El cronograma de esta desaparición del soporte externo ha sido planificado según un calendario preciso. Tras completar el apagado de la red propia de Yoigo en agosto de 2025 y la reciente integración de LycaMobile en la estructura de Llamaya para simplificar el mapa de marcas, el inicio de la desconexión masiva en febrero de 2026 marca una hoja de ruta que establece que casi el 100% de la base de clientes del grupo opere exclusivamente bajo la red MasOrange para finales de este año, convirtiéndose así en el operador con la red propia más integrada y optimizada del país.

Para el usuario final, la promesa de la compañía es que este cambio sea totalmente imperceptible en el día a día. No será necesario acudir a ninguna tienda, llamar al servicio de atención al cliente ni solicitar un cambio de tarjeta SIM; la transición se realiza de forma remota y transparente a través de actualizaciones en el registro de la red. No obstante, los clientes más observadores notarán pequeños cambios, como la desaparición de la indicación de red de respaldo en la pantalla de sus smartphones o una mejora notable en la autonomía de sus dispositivos. Esto se debe a que el terminal gastará menos energía al no tener que estar constantemente escaneando y saltando entre dos redes diferentes para encontrar la mejor señal, un proceso conocido como handover que solía ser una fuente común de consumo de batería y pequeños cortes en las llamadas.

Las RANco como alternativa

Para Telefónica, este movimiento supone un desafío significativo en su división mayorista. La pérdida de MásMóvil como cliente principal deja un hueco importante en sus ingresos por alquiler de infraestructuras. Aunque la operadora azul ha intentado mitigar este impacto con la captación de otros actores, como el reciente acuerdo con Avatel que se materializó en enero de este mismo año, la magnitud del tráfico de datos y voz que movía el grupo MasOrange es difícil de sustituir a corto plazo.
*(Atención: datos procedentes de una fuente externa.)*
File: config.mk
export PLATFORM = sky130hd
export DESIGN_NAME = igtp_rsp_buf
export DESIGN_NICKNAME = d
export VERILOG_FILES = /design/src/rtl/igtp_pkg.sv /design/src/rtl/igtp_rsp_buf.sv
export SDC_FILE = /design/constraint.sdc
export NUM_CORES = 1
export LEC_CHECK = 0
export BUFFER_PORTS_ARGS = -buffer_cell sky130_fd_sc_hd__buf_2
export CORE_ASPECT_RATIO = 1.75
export CORE_MARGIN = 2
export CORE_UTILIZATION = 50
export CTS_CLUSTER_DIAMETER = 40
export DETAILED_ROUTE_END_ITERATION = 16
export PLACE_DENSITY = 0.8
export SLEW_MARGIN = 10
export SYNTH_ARGS = -nofsm -noshare
export SYNTH_HDL_FRONTEND = slang
export SYNTH_SLANG_ARGS = --single-unit
File: constraint.sdc
create_clock -name clock -period 1.9 [get_ports clock]
set_input_delay 0.19 -clock clock [delete_from_list [all_inputs] [get_ports clock]]
set_output_delay 0.19 -clock clock [all_outputs]
set_load 0.005 [all_outputs]
File: src/rtl/igtp_pkg.sv
// Package for the integer grid text parser: sizes, codes, character constants,
// and the state, result and result-bundle types used by the other RTL files.
// No dependencies.
package igtp_pkg;

   localparam int MAX_COLUMNS = 4096;
   localparam int MAX_ROWS    = 4096;

   // counters must hold the limit itself
   localparam int COL_W = $clog2(MAX_COLUMNS + 1);
   localparam int ROW_W = $clog2(MAX_ROWS + 1);

   localparam int MODE_W   = 2;
   localparam int CHAR_W   = 8;
   localparam int VALUE_W  = 32;
   localparam int ROW_O_W  = 12;
   localparam int COL_O_W  = 12;
   localparam int MAP_W    = 13;

   localparam int MAX_RESULTS = 3;
   localparam int CNT_W       = 2;

   localparam logic [CHAR_W-1:0] CHAR_SPACE = 8'h20;
   localparam logic [CHAR_W-1:0] CHAR_MINUS = 8'h2D;
   localparam logic [CHAR_W-1:0] CHAR_COMMA = 8'h2C;
   localparam logic [CHAR_W-1:0] CHAR_ZERO  = 8'h30;
   localparam logic [CHAR_W-1:0] CHAR_NINE  = 8'h39;

   typedef enum logic [MODE_W-1:0] {
      MODE_CHAR = 2'd0,
      MODE_EOL  = 2'd1,
      MODE_EOF  = 2'd2
   } mode_type;

   typedef enum logic [1:0] {
      KIND_VALUE = 2'd0,
      KIND_LINE  = 2'd1,
      KIND_FILE  = 2'd2,
      KIND_FAIL  = 2'd3
   } kind_type;

   typedef enum logic [2:0] {
      ERR_NONE       = 3'd0,
      ERR_BAD_CHAR   = 3'd1,
      ERR_EMPTY_LINE = 3'd2,
      ERR_WIDTH      = 3'd3,
      ERR_EMPTY_FILE = 3'd4,
      ERR_SIZE       = 3'd5
   } err_type;

   typedef enum logic [1:0] {
      PH_BETWEEN = 2'd0,
      PH_NUMBER  = 2'd1,
      PH_SKIP    = 2'd2
   } phase_type;

   typedef struct packed {
      phase_type          phase;
      logic               negative;
      logic [VALUE_W-1:0] acc;
      logic [COL_W-1:0]   col;
      logic [ROW_W-1:0]   row;
      logic [COL_W-1:0]   width;
      logic               failed;
      logic               line_open;
   } state_type;

   localparam state_type STATE_RESET = '{
      phase: PH_BETWEEN, negative: 1'b0, acc: '0, col: '0, row: '0,
      width: '0, failed: 1'b0, line_open: 1'b0};

   typedef struct packed {
      kind_type           kind;
      logic [VALUE_W-1:0] value;
      logic [ROW_O_W-1:0] row;
      logic [COL_O_W-1:0] column;
      err_type            code;
      logic [MAP_W-1:0]   map_width;
      logic [MAP_W-1:0]   map_height;
   } result_type;

   // all results caused by one input item
   typedef struct packed {
      result_type [MAX_RESULTS-1:0] item;
      logic [CNT_W-1:0]             count;
   } bundle_type;

endpackage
Pero la operadora que dirige Marc Murtra no solo busca nuevos acuerdos mayoristas sino que, como sus rivales, también apuesta por el ahorro de costes. Vodafone España ha avanzado que impulsará la creación de RANCos (Radio Access Network Company) tanto con Telefónica como con MasOrange, empresas conjuntas de infraestructuras de red móvil que va revolucionar la eficiencia operativa en el mercado ya que serían las primera de este tipo en España. Esta entidad gestionará de forma compartida los activos de la red de acceso (principalmente las torres y los equipos de radio) de ambas compañías, cubriendo aproximadamente el 40% de la población española, con un enfoque especial en zonas de tamaño medio y áreas rurales. Se trata de una sociedad creada específicamente para gestionar la red de acceso de radio, es decir, toda la parte "física" e inteligente que permite que el móvil se conecte a una antena. Hasta ahora los operadores han vendido los emplazamientos, la parte pasiva de la red, a las denominadas TowerCos como Cellnex, pero manteniendo el control de la parte inteligente de la red.
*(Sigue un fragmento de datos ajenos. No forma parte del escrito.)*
File: src/rtl/ucal_dp.sv
// Datapath: day division, year/month walk and time-of-day split.
`include "unix_seconds_to_calendar_unit_macros.svh"
module ucal_dp (
    input  logic                          i_clk,
    input  logic                          i_rst_n,
    input  ucal_pkg::t_cmd                i_cmd,
    input  logic [ucal_pkg::SECONDS_BITS-1:0] i_epoch_seconds,
    output ucal_pkg::t_status             o_status,
    output logic [12:0]                   o_year,
    output logic [3:0]                    o_month,
    output logic [4:0]                    o_day_of_month,
    output logic [4:0]                    o_hour,
    output logic [5:0]                    o_minute,
    output logic [5:0]                    o_second
);
    import ucal_pkg::*;

    logic [SECONDS_BITS-1:0] r_num;
    logic [16:0]             r_tod;
    logic [DAY_W-1:0]        r_days;
    logic                    r_div_phase;
    logic [12:0]             r_year;
    logic [8:0]              r_mod400;
    logic [6:0]              r_mod100;
    logic [3:0]              r_month;
    logic [4:0]              r_hour;
    logic [5:0]              r_min;

    logic [QIN_W-1:0]  day_num;
    logic [PROD_W-1:0] day_prod;
    logic [9:0]        day_sub;
    logic [DCMP_W-1:0] days_ext;
    logic              leap;
    logic [8:0]        ylen;
    logic [4:0]        mlen;

    assign day_num  = r_num[SECONDS_BITS-1:DAY_SHIFT];
    assign day_prod = PROD_W'(day_num) * PROD_W'(DAY_RECIP);
    // Only the low ten bits of days * 675 matter, since the remainder is below 675.
    assign day_sub  = r_days[9:0] * DAY_ODD;
    assign days_ext = DCMP_W'(r_days);
    assign leap     = (r_mod400 == 9'd0) || ((r_mod400[1:0] == 2'd0) && (r_mod100 != 7'd0));
    assign ylen     = leap ? 9'd366 : 9'd365;
    assign mlen     = f_month_len(r_month, leap);

    assign o_status.div_last   = r_div_phase;
    assign o_status.cyc_done   = days_ext < DCMP_W'(CYCLE_DAYS);
    assign o_status.year_done  = days_ext < DCMP_W'(ylen);
    assign o_status.month_done = days_ext < DCMP_W'(mlen);
    assign o_status.hour_done  = r_tod < SECS_PER_HOUR;
    assign o_status.min_done   = r_tod < SECS_PER_MIN;

    always_ff @(posedge i_clk) begin
        if (i_cmd.load) begin
            r_num       <= i_epoch_seconds;
            r_tod       <= '0;
            r_days      <= '0;
            r_div_phase <= 1'b0;
            r_year      <= YEAR_INIT;
            r_mod400    <= MOD400_INIT;
            r_mod100    <= MOD100_INIT;
            r_month     <= MONTH_JAN;
            r_hour      <= '0;
            r_min       <= '0;
        end
        // Whole days by reciprocal multiply first, then the time of day from its low bits.
        if (i_cmd.div_step) begin
            if (!r_div_phase) begin
                r_days <= day_prod[RECIP_SHIFT +: DAY_W];
            end else begin
                r_tod <= {r_num[DAY_SHIFT +: 10] - day_sub, r_num[DAY_SHIFT-1:0]};
            end
            r_div_phase <= 1'b1;
        end
        if (i_cmd.cyc_step) begin
            r_days <= DAY_W'(days_ext - DCMP_W'(CYCLE_DAYS));
            r_year <= r_year + CYCLE_YEARS;
        end
        if (i_cmd.year_step) begin
            r_days   <= DAY_W'(days_ext - DCMP_W'(ylen));
            r_year   <= r_year + 13'd1;
            r_mod400 <= (r_mod400 == MOD400_LAST) ? 9'd0 : r_mod400 + 9'd1;
            r_mod100 <= (r_mod100 == MOD100_LAST) ? 7'd0 : r_mod100 + 7'd1;
        end
        if (i_cmd.month_step) begin
            r_days  <= DAY_W'(days_ext - DCMP_W'(mlen));
            r_month <= r_month + 4'd1;
        end
        if (i_cmd.hour_step) begin
            r_tod  <= r_tod - SECS_PER_HOUR;
            r_hour <= r_hour + 5'd1;
        end
        if (i_cmd.min_step) begin
            r_tod <= r_tod - SECS_PER_MIN;
            r_min <= r_min + 6'd1;
        end
    end

    assign o_year         = r_year;
    assign o_month        = r_month;
    assign o_day_of_month = 5'(r_days) + 5'd1;
    assign o_hour         = r_hour;
    assign o_minute       = r_min;
    assign o_second       = r_tod[5:0];

    `UCAL_ASSERT_IMP(a_year_in_cycle, i_clk, i_rst_n, i_cmd.year_step,
        days_ext < DCMP_W'(CYCLE_DAYS), "year walk started before cycle reduction finished")
    `UCAL_ASSERT_IMP(a_month_in_year, i_clk, i_rst_n, i_cmd.month_step,
        r_month < MONTH_DEC, "month walk ran past December")
    `UCAL_ASSERT_IMP(a_hour_in_day, i_clk, i_rst_n, i_cmd.min_step,
        r_hour < HOURS_PER_DAY, "hour count left the day")

endmodule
El objetivo principal de esta alianza es optimizar las inversiones necesarias para la expansión del 5G, evitando la duplicidad de torres en el territorio y permitiendo a ambas operadoras reducir drásticamente sus costes de mantenimiento y energía en un momento de alta presión competitiva tras la consolidación de MasOrange. A diferencia de una fusión completa, la RANco permitirá a las tres operadoras principales compartir la carretera (la infraestructura física) mientras mantienen su total independencia en el servicio (las tarifas, los datos y la atención al cliente).

El plan anunciado por Eamonn O'Hare, consejero delegado de Zegona, propietario de Vodafone España, es vender una parte minoritaria de esta nueva empresa a un inversor financiero para hacer caja, replicando el modelo que ya hicieron con la fibra. El plan pone bajo presión a las torreras como Cellnex o American, porque si los operadores se unen en una RANco, tienen mucha más fuerza para negociar los alquileres de los mástiles.